** Opening Provided data block **
### src/rtl/render_sweep_arbiter_if.sv
// Handshake bundle between render-stage controllers and the shared pixel-sweep arbiter.
interface render_sweep_arbiter_if #(
  parameter int NREQ  = 4,
  parameter int IDX_W = 17
);
  logic [NREQ-1:0]       req;
  logic [NREQ*IDX_W-1:0] limit_in;
  logic                  stall;
  logic [NREQ-1:0]       grant;
  logic [IDX_W-1:0]      pixel_idx;
  logic                  pixel_valid;
  logic [NREQ-1:0]       done;
  logic                  busy;

  modport master (
    output req, limit_in, stall,
    input  grant, pixel_idx, pixel_valid, done, busy
  );

  modport slave (
    input  req, limit_in, stall,
    output grant, pixel_idx, pixel_valid, done, busy
  );
endinterface

### src/rtl/render_sweep_arbiter.sv
// Round-robin arbiter sharing one linear pixel-sweep engine among NREQ requesters;
// the winner's pixel count is latched and walked 0..limit-1 with stall back-pressure.
module render_sweep_arbiter #(
  parameter int NREQ  = 4,
  parameter int IDX_W = 17
) (
  input  logic                 clk,
  input  logic                 resetn,
  render_sweep_arbiter_if.slave bus
);

  localparam int          OW = (NREQ > 1) ? $clog2(NREQ) : 1;
  localparam int unsigned N  = NREQ;

  typedef enum logic [1:0] {IDLE, RUN, DONE} state_t;

  state_t            state, state_n;
  logic [OW-1:0]     rr, rr_n, owner, owner_n, win, cw;
  logic [IDX_W-1:0]  lim, lim_n, idx, idx_n;
  logic [NREQ-1:0]   grant, grant_n, done, done_n;
  logic              valid, valid_n, busy, busy_n, found;
  int unsigned       c;
  logic [IDX_W-1:0]  lims [NREQ];

  for (genvar g = 0; g < NREQ; g++) begin : g_lim
    assign lims[g] = bus.limit_in[g*IDX_W +: IDX_W];
  end

  // First requesting bit at or above the rr pointer, wrapping around.
  always_comb begin
    win   = rr;
    found = 1'b0;
    c     = 0;
    cw    = '0;
    for (int unsigned k = 0; k < N; k++) begin
      c = int'(rr) + k;
      if (c >= N) c = c - N;
      cw = OW'(c);
      if (!found && bus.req[cw]) begin
        found = 1'b1;
        win   = cw;
      end
    end
  end

  always_comb begin
    state_n = state;
    rr_n    = rr;
    owner_n = owner;
    lim_n   = lim;
    idx_n   = idx;
    grant_n = grant;
    valid_n = valid;
    busy_n  = busy;
    done_n  = '0;
    case (state)
      IDLE: begin
        busy_n = 1'b0;
        if (found) begin
          state_n = RUN;
          owner_n = win;
          lim_n   = lims[win];
          grant_n = NREQ'(1) << win;
          idx_n   = '0;
          valid_n = (lims[win] != '0);
          busy_n  = 1'b1;
        end
      end
      RUN: begin
        // A zero-count sweep spends its single grant cycle here with pixel_valid low.
        if (lim == '0 || (!bus.stall && idx == lim - IDX_W'(1))) begin
          state_n = DONE;
          grant_n = '0;
          valid_n = 1'b0;
          done_n  = grant;
        end else if (!bus.stall) begin
          idx_n = idx + IDX_W'(1);
        end
      end
      DONE: begin
        state_n = IDLE;
        busy_n  = 1'b0;
        rr_n    = (owner == OW'(NREQ-1)) ? '0 : owner + OW'(1);
      end
      default: state_n = IDLE;
    endcase
  end

  always_ff @(posedge clk or negedge resetn) begin
    if (!resetn) begin
      state <= IDLE;
      rr    <= '0;
      owner <= '0;
      lim   <= '0;
      idx   <= '0;
      grant <= '0;
      valid <= 1'b0;
      busy  <= 1'b0;
      done  <= '0;
    end else begin
      state <= state_n;
      rr    <= rr_n;
      owner <= owner_n;
      lim   <= lim_n;
      idx   <= idx_n;
      grant <= grant_n;
      valid <= valid_n;
      busy  <= busy_n;
      done  <= done_n;
    end
  end

  assign bus.grant       = grant;
  assign bus.pixel_idx   = idx;
  assign bus.pixel_valid = valid;
  assign bus.done        = done;
  assign bus.busy        = busy;

endmodule

### src/flat_wrapper.sv
// flat-port wrapper written by rule: the top's interface ports become plain ports
module render_sweep_arbiter_flat 
#(
  parameter int NREQ  = 4,
  parameter int IDX_W = 17
)
  (clk, resetn, bus_req, bus_limit_in, bus_stall, bus_grant, bus_pixel_idx, bus_pixel_valid, bus_done, bus_busy);
  render_sweep_arbiter_if #(.NREQ(NREQ), .IDX_W(IDX_W)) bus_i ();
  input  logic clk;
  input  logic resetn;
  input wire logic [$bits(bus_i.req)-1:0] bus_req;
  input wire logic [$bits(bus_i.limit_in)-1:0] bus_limit_in;
  input wire logic [$bits(bus_i.stall)-1:0] bus_stall;
  output wire logic [$bits(bus_i.grant)-1:0] bus_grant;
  output wire logic [$bits(bus_i.pixel_idx)-1:0] bus_pixel_idx;
  output wire logic [$bits(bus_i.pixel_valid)-1:0] bus_pixel_valid;
  output wire logic [$bits(bus_i.done)-1:0] bus_done;
  output wire logic [$bits(bus_i.busy)-1:0] bus_busy;
  assign bus_i.req = bus_req;
  assign bus_i.limit_in = bus_limit_in;
  assign bus_i.stall = bus_stall;
  assign bus_grant = bus_i.grant;
  assign bus_pixel_idx = bus_i.pixel_idx;
  assign bus_pixel_valid = bus_i.pixel_valid;
  assign bus_done = bus_i.done;
  assign bus_busy = bus_i.busy;
  render_sweep_arbiter #(.NREQ(NREQ), .IDX_W(IDX_W)) u_core (.clk(clk), .resetn(resetn), .bus(bus_i));
endmodule
### config.mk
export PLATFORM = sky130hd
export DESIGN_NAME = render_sweep_arbiter_flat
export DESIGN_NICKNAME = d
export VERILOG_FILES = /design/src/rtl/render_sweep_arbiter_if.sv /design/src/rtl/render_sweep_arbiter.sv /design/src/flat_wrapper.sv
export SDC_FILE = /design/constraint.sdc
export NUM_CORES = 1
export LEC_CHECK = 0
export CAP_MARGIN = 15
export CORE_UTILIZATION = 48
export DETAILED_ROUTE_END_ITERATION = 7
export PLACE_DENSITY = 0.93
export SYNTH_ARGS = -nofsm -noshare
export SYNTH_HDL_FRONTEND = slang
export SYNTH_SLANG_ARGS = --single-unit
### constraint.sdc
create_clock -name clk -period 4.1 [get_ports clk]
set_input_delay 0.82 -clock clk [delete_from_list [all_inputs] [get_ports clk]]
set_output_delay 0.82 -clock clk [all_outputs]
set_load 0.02 [all_outputs]
-- Yosys cells after proc, flatten, opt, wreduce, memory -nomap -nowiden
Index checks and enable logic that the tools add are counted.
- bits in registers: 50
- output and inout port bits: 27
- word-level logic and storage cells: 97
- $add $sub $neg: 10
- magnitude comparators: 9
- equal/unequal tests: 8
- shift operators: 1
- muxes and demuxes: 41
- bitwise operators: 1
- reduce and logical (&&, ||, !) cells: 18
- operators with widths (operator ; number):
    $mux 17 ; 5
    $bmux 17 s2 ; 1
    $pmux 17 s2 ; 1
    $mux 2 ; 11
    $add 17x1->17 const B ; 1
    $eq 17x17->1 ; 1
    $logic_not 17->1 ; 1
    $reduce_bool 17->1 ; 1
    $sub 17x1->17 const B ; 1
    $mux 4 ; 4
    $ge 3x3->1 const B ; 4
    $lt 2x3->1 const B ; 4
    $mux 1 ; 11
    $bmux 1 s2 ; 4
    $pmux 4 s2 ; 1
    $sub 2x1->2 const B ; 4
    $add 2x2->3 const B ; 2
    $eq 2x2->1 const B ; 2
    $logic_and 1x1->1 ; 4
    $logic_not 1->1 ; 4
    $ne 2x1->1 const B ; 2
    $ne 2x2->1 const B ; 2
    $pmux 1 s2 ; 2
    $pmux 2 s2 ; 1
    other kinds (12) ; 14

-- Depth between registers and ports, before layout
Gate-level depths: netlist of run 1.
- depth after elaboration: 21
- mapped depth: 11
- depth with buffers taken out: 10

-- Worst setup path after synthesis of run 1
OpenSTA, ideal clock, no wires.
- path kind: reg2reg
- from: register u_core.lim[0]
- to: register u_core.grant[2], in the netlist u_core.bus.grant[2]
- setup time: 0.122 ns
- data arrival time: 3.020 ns
- data required time: 3.978 ns
- path slack: 0.958 ns
- stages on the path, launching flop included: 10
- buffers on the path: 1
- clock period less this slack: 3.142 ns
- cells stage by stage: dfrtp_1 -> or4_4 -> or4_4 -> a2111oi_2 -> nand3_1 -> or3_4 -> o31ai_4 -> buf_6 -> nand2_4 -> a32o_1
- longest elaborated chain between the ends: 6
- elaborated cells between the ends (all ways): 7
- ends and longest elaborated chain (item ; line ; RTL):
    from (decl) ; render_sweep_arbiter.sv:19 ; logic [IDX_W-1:0] lim, lim_n, idx, idx_n;
    from (signal assigned) ; render_sweep_arbiter.sv:104 ; lim <= lim_n;
    $sub 17x1->17 ; render_sweep_arbiter.sv:71 ; if (lim == '0 || (!bus.stall && idx == lim - IDX_W'(1))) begin
    $eq 17x17->1 ; render_sweep_arbiter.sv:71 ;
    $logic_and 1x1->1 ; render_sweep_arbiter.sv:71 ;
    $logic_or 1x1->1 (*) ; render_sweep_arbiter.sv:71 ;
    $ne 2x1->1 (no source line) (*) ; n/a ;
    $reduce_and 3->1 (no source line) (*) ; n/a ;
    to (signal assigned) ; render_sweep_arbiter.sv:106 ; grant <= grant_n;
    to (decl) ; render_sweep_arbiter.sv:20 ; logic [NREQ-1:0] grant, grant_n, done, done_n;
Every way passes the cells marked *; elsewhere a longest branch is shown, timed or not.
A chain may end at the register's enable or synchronous reset.

-- Worst setup path after layout of run 1
- from: register u_core.lim[0]
- to: register u_core.idx[7], in the netlist u_core.bus.pixel_idx[7]
- longest elaborated chain between the ends: 6
- elaborated cells between the ends (all ways): 7
- ends and longest elaborated chain (item ; line ; RTL):
    $sub 17x1->17 ; render_sweep_arbiter.sv:71 ;
    $eq 17x17->1 ; render_sweep_arbiter.sv:71 ;
    $logic_and 1x1->1 ; render_sweep_arbiter.sv:71 ;
    $logic_or 1x1->1 (*) ; render_sweep_arbiter.sv:71 ;
    $ne 2x2->1 (no source line) (*) ; n/a ;
    $reduce_and 4->1 (no source line) (*) ; n/a ;
    to (signal assigned) ; render_sweep_arbiter.sv:105 ; idx <= idx_n;
    to (decl) ; render_sweep_arbiter.sv:19 ;
Marked as above.

==> run metrics, run 1 <==
Site Rows=30; Skew-Pair Late Insertion Delay=0.31 ns; worst vdd ir=0.1801 mV; max-cap violation count=0; residual overflow from global routing=0; Reg area=1251 um^2; Final TNS setup=0 ns; final WL=10.01 mm; Placer Congestion=0.9414; Final WS setup=0.5255 ns; antenna violations before repair=0; Final Hold Viols=0; gr usage total=26.96%; Synth Area in Simple Gates=27.46%; Hold-fix buffers, CTS=0; mapped cell area=3527 um^2; CP endpoint kind=register; slowest cell on the critical path=or4_4; dpl ws=0.3609 ns; Vias per Instance=6.064; Iteration-0 DRC Markers=306; worst path cell trace=or4_4 -> or4_4 -> a2111oi_2 -> o2111ai_1 -> a2111o_1 -> a21oi_2 -> nor4_1 -> mux2i_1; placed cell areas=4612 um^2; Req. time, crit path=4.28 ns; multi-input combinational cell area=2152 um^2; worst slew pin tran=0.8950 ns; post-synthesis xor/xnor area fraction=4.966%; pin count of the biggest net entering global routing=60; share of cells above drive strength 1=5.284%; GR Layer Usage met2=46.44%; Fin Clk Skew=0.006199 ns; vias in the first global route=3,375; Worst Hold Class=in2async; Slew Limit Fails=0; DPL Wire Length=7.609 mm; antenna cells=0; post-synthesis mux area share=9.684%; Initial Util=50.79%; GR Layer Usage met3=4.336%; Area Growth Syn to Fin=35.30%; Core Area=6944 um^2; count of input and output buffers=101; Setup violations, final=0; leakage dissipation=2.015 nW; Worst Path Arrival=3.76 ns; leading cell type in the layout, fill and taps excluded=clkdlybuf4s50_1; global-route wire length before repair=16.18 mm; Async SR Flop Fraction=100.0%; DRC=0; Synth Area in Adders=1.064%; root buf cell=clkbuf_8; Post-CTS Resized=0; Most used DFF post-synth=dfrtp_1; clk sinks=50; CTS H-tree depth=2; CP max FO=14; EDFF count, synth=0; largest family of logic cells by synthesized area=simple AND/OR/NAND/NOR gates; unrepaired setup endpoints after global routing=false; cell family with most CP delay=compound AO/OA/AOI/OAI gates; Finished Layout Cells=607; Finished Cell Area=4772 um^2; ANT nets after route=0; Fmax=279.8 MHz; Netlist cell types=53; Bufs on Longest Clock Path=2; outcome=complete, no violations; placed insts=598; num ports=102; Clock Pin Slew Worst Setup and Hold Paths=0.09 ns; period utilisation layout=87.18%; Filler Cell Count=558; fin crit period=3.575 ns; DRT Pass-1 Iters=5; Post-Syn Instances=416; Yosys reg bits=50; CTS tree=done; GR peak layer=met2; Syn Nets=494; Die Span X=87.72 um; Post-CTS Setup Bufs=0; slowest stage delay, CP=0.57 ns; Avg Synthesized Cell Area=8.479 um^2; crit path launch type=register; Most Frequent Cell on Critical Path=or4_4; DIE HEIGHT=87.72 um; Yosys warning total=0; Vias=3,681; Net count, final=589; Synth Area in Compound Gates=17.84%; met1 usage in global routing=34.52%; Bufs and invs on worst path=0; Seq/Total Area, Yosys=35.47%; DR WL/cell=16.49 um; Power Density=342.5 nW/um^2; die area=7695 um^2; Num CTS Buffers=5; relative slew slack=40.11%; kind of critical path=reg2reg; most frequent cells in the layout=100 x clkdlybuf4s50_1, 86 x nand2_1, 50 x dfrtp_1
-- routing by layer --
metal | vias to the layer above | wire [um] | part of all wire [%]
met1 | 1751 | 4195 | 42
met4 | 0 | 213 | 2.1
li1 | 1714 | - | -
met5 | - | 0 | 0
met2 | 192 | 4928 | 49
met3 | 24 | 673 | 6.7
-- state kept, by name, indices dropped and copies added (netlist names) --
signal,cells
u_core.state,2
u_core.owner,2
u_core.bus.grant,4
u_core.bus.done,4
u_core.bus.busy,1
u_core.lim,17
u_core.bus.pixel_valid,1
u_core.bus.pixel_idx,17
u_core.rr,2
-- worst paths after layout --
check,from,endpoint,slack (ns),cells after the start
max,u_core.lim[0],u_core.bus.pixel_idx[7],0.53,8
min,resetn,u_core.bus.pixel_idx[12],0.40,1
max reg2reg,u_core.lim[0],u_core.bus.pixel_idx[7],0.53,8
min reg2reg,u_core.owner[0],u_core.rr[0],0.50,1
max in group asynchronous,resetn,u_core.lim[4],3.19,2
min in group clk,u_core.owner[0],u_core.rr[0],0.50,1
-- logic make-up after synthesis --
logic type               after synthesis
adder cells (fa/ha/maj)                3
multiplexers                          34
XOR/XNOR                              20
AO/OA/AOI/OAI                         89
buffers and inverters                 30
flip-flops                            50
AND/OR/NAND/NOR                      190
-- per-stage QoR --
step           hold slack (ns)  total power, mW  utilization (%)
5_1_grt                 0.4184            1.725            68.72
4_1_cts                 0.4923            1.625            68.04
6_report                0.4033            1.634            68.72
3_3_place_gp            0.4686            1.251            66.41
2_1_floorplan           0.4504            1.018                -
3_5_place_dp            0.4706            1.271            66.41
-- cells in the mapped netlist, types with 3 or more instances --
master / instances / area [um^2]
nand2_1: 86 / 322.8
dfrtp_1: 50 / 1251
mux2i_1: 33 / 330.3
a21oi_1: 26 / 130.1
clkbuf_1: 19 / 71.32
o21ai_0: 18 / 90.09
xnor2_1: 15 / 131.4
nor2_1: 14 / 52.55
nand4_1: 13 / 81.33
nand2b_1: 12 / 75.07
and3_1: 11 / 68.82
a32o_1: 10 / 100.1
inv_1: 8 / 30.03
nand3_1: 8 / 40.04
nor3_1: 8 / 40.04
nor4_1: 8 / 50.05
a211o_1: 6 / 52.55
o31ai_1: 5 / 37.54
or4_1: 5 / 37.54
xor2_1: 5 / 43.79
nor2b_1: 4 / 25.02
o41ai_1: 4 / 35.03
or3_1: 4 / 25.02
a31oi_1: 3 / 18.77
ha_1: 3 / 37.54
nor4b_1: 3 / 26.28
-- layout make-up --
| type | count | area share [%] |
|---|---|---|
| inverters | 8 | 0.6293 |
| flip-flops and latches | 50 | 26.22 |
| well taps | 96 | 2.517 |
| multi-input cells | 336 | 45.10 |
| clock buffers | 6 | 1.730 |
| clock inverters | 1 | 0.6293 |
| repair buffers | 110 | 23.18 |
-- power by group --
part	switching, mW	internal, mW	total (mW)
Clock	0.162	0.195	0.357
Sequential	0.114	0.562	0.676
Combinational	0.304	0.298	0.602
(Power assumes the default switching activity.)
==> run 2, diff against run 1 <==
Settings changed: SKIP_LAST_GASP set to 1, SLEW_MARGIN set to 20.
==> run 2 against run 1 <==
Sequential power hardly changed. Count of clock-buffer cells in the layout stayed put. Combinational power is 1% lower. Hold slack better by 0.089 ns. Register-to-register slack better by 0.02 ns. Via count is 1.7% lower. Critical path depth stayed put. Clock skew is 0.0018 ns higher. Global-route usage stayed put. Setup slack better by 0.025 ns. Cell area is 0.92% lower. Non-clock buffer count is 2 lower. Largest cell class unchanged. Largest power group unchanged.
==> run metrics, run 2 (synthesized netlist as in run 1, its figures left out) <==
outcome=complete, no violations; Worst Hold Class=reg2reg; Vias per Instance=5.980 (-1.4%); beginning of the critical path=u_core.lim[0]; most frequent cells in the layout=100 x clkdlybuf4s50_1, 86 x nand2_1, 50 x dfrtp_1; count of input and output buffers=101 (unchanged); Hold EP=u_core.owner[1]; clk sinks=50 (unchanged); final WL=9.961 mm (-0.51%); Final Hold Viols=0 (unchanged); num ports=102 (unchanged); leading cell type in the layout, fill and taps excluded=clkdlybuf4s50_1; Die Span X=87.72 um (unchanged); Core Area=6944 um^2 (unchanged); CTS tree=done; residual overflow from global routing=0 (unchanged); antenna violations before repair=0 (unchanged); antenna cells=0 (unchanged); root buf cell=clkbuf_8; kind of critical path=reg2reg; unrepaired setup endpoints after global routing=false; sw power=0.5768 mW (-0.41%); share of cells above drive strength 1=5.108% (-0.18 points); Slew Limit Fails=0 (unchanged); Hold Crit Start=u_core.owner[1]; max-cap violation count=0 (unchanged); worst vdd ir=0.1792 mV (-0.46%); Setup violations, final=0 (unchanged); Final Total Pwr=1.628 mW (-0.41%); Post-CTS Setup Bufs=0 (unchanged); Post-CTS Resized=0 (unchanged); Iteration-0 DRC Markers=309 (+0.98%); crit path launch type=register; Sw Share=35.44% (about the same); worst r2r src=u_core.lim[0]; Comb pwr share=36.6% (-0.2 points); Reg-to-Reg End=u_core.bus.pixel_idx[7]; Placer Congestion=0.9414 (unchanged); vias in the first global route=3,375 (unchanged); DIE HEIGHT=87.72 um (unchanged); Skew-Pair Late Insertion Delay=0.31 ns (about the same); DRC=0 (unchanged); final hold slack=0.4924 ns (+0.08907 ns); CP max FO=14 (unchanged); Area Growth Syn to Fin=34.05%; worst hold path depth=2; Num CTS Buffers=5 (unchanged); clock network fraction of total power=21.9% (about the same); Fin Clk Skew=0.008017 ns (+0.001817 ns); Reg2Reg Setup Slack=0.55 ns (+0.02 ns); Req. time, crit path=4.28 ns (about the same); Bufs on Longest Clock Path=2 (unchanged); Site Rows=30 (unchanged); CTS H-tree depth=2 (unchanged); Fmax=281.7 MHz (+0.70%); die area=7695 um^2 (unchanged); Worst Path Arrival=3.73 ns (-0.03 ns); leakage dissipation=1.994 nW (-1.0%); global-route wire length before repair=16.18 mm (unchanged); gr usage total=26.96% (unchanged); fin crit period=3.550 ns (-0.02482 ns); Pint=1.051 mW (-0.41%); Final TNS setup=0 ns (unchanged); Hold-fix buffers, CTS=0 (unchanged); reg2reg path depth=8 (unchanged); Vias=3,618 (-1.7%); DRT Pass-1 Iters=5 (unchanged); Initial Util=50.79% (unchanged); worst slew pin tran=0.8850 ns (-0.009994 ns); CP endpoint kind=register; DR WL/cell=16.46 um (-0.18%); Power Density=344.2 nW/um^2 (+0.51%); Net count, final=587 (-0.34%); Clock Pin Slew Worst Setup and Hold Paths=0.09 ns (about the same); DPL Wire Length=7.609 mm (unchanged); pin count of the biggest net entering global routing=60 (unchanged); ANT nets after route=0 (unchanged); period utilisation layout=86.58% (-0.61 points); relative slew slack=40.78% (+0.67 points); sequential share of power=41.6% (+0.3 points)
run 2: routing by layer:
metal  part of all wire (%)  track usage (%)
met1                     42            34.52
met2                     49            46.44
met5                      0                0
met3                    7.0            4.336
met4                    2.1            8.793
run 2: cell type report:
cell class                 count  area [um^2]
tap                           96        120.1
clock inverter                 1        30.03
fill                         564         2216
clock buffer                   6        82.58
inverter                       8        30.03
sequential                    50         1251
multi-input combinational    336         2153
timing repair buffer         108         1061
run 2: through the flow:
stage / utilization, % / area (um^2) / instances / setup slack (ns)
after floorplan: - / 3527 / 416 / 0.9581
after global placement: 66.41 / 4612 / 598 / 0.4169
after detailed placement: 66.41 / 4612 / 598 / 0.3609
after CTS: 68.04 / 4725 / 605 / 0.5286
after global routing: 68.09 / 4728 / 605 / 0.3070
final: 68.09 / 4728 / 605 / 0.5503
run 2: how the worst max path moves through the flow:
stage,to,slack (ns),cells past startpoint
3_3_place_gp,u_core.bus.pixel_valid,0.42,8
6_report,u_core.bus.pixel_idx[7],0.55,8
4_1_cts,u_core.bus.pixel_idx[7],0.53,8
3_5_place_dp,u_core.bus.pixel_valid,0.36,8
5_1_grt,u_core.bus.grant[3],0.31,8
2_1_floorplan,u_core.bus.grant[2],0.96,9
run 2: power by group through the flow:
stage	Combinational [mW]	Sequential, mW	Clock [mW]
final	0.595	0.676	0.356
after global routing	0.648	0.688	0.383
after CTS	0.594	0.672	0.360
after detailed placement	0.589	0.682	0
after global placement	0.574	0.677	0
after floorplan	0.340	0.678	0
run 2: critical path: stages (launching register included):
cell and delay, ns:
dfrtp_1 0.46, or4_4 0.57, or4_4 0.54, a2111oi_2 0.44, o2111ai_1 0.19, a2111o_1 0.39, a21oi_2 0.52, nor4_1 0.17
mux2i_1 0.16
==> run 3, diff against run 2 <==
Settings changed: SKIP_LAST_GASP 1 to not set.
==> results of run 3 <==
No change in the layout: final DEF, timing and power equal those of run 2.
** Closing Provided data block **
**Instructions for the task**. State only the number of lines above that contain the word "make".

**Exercise result**. 2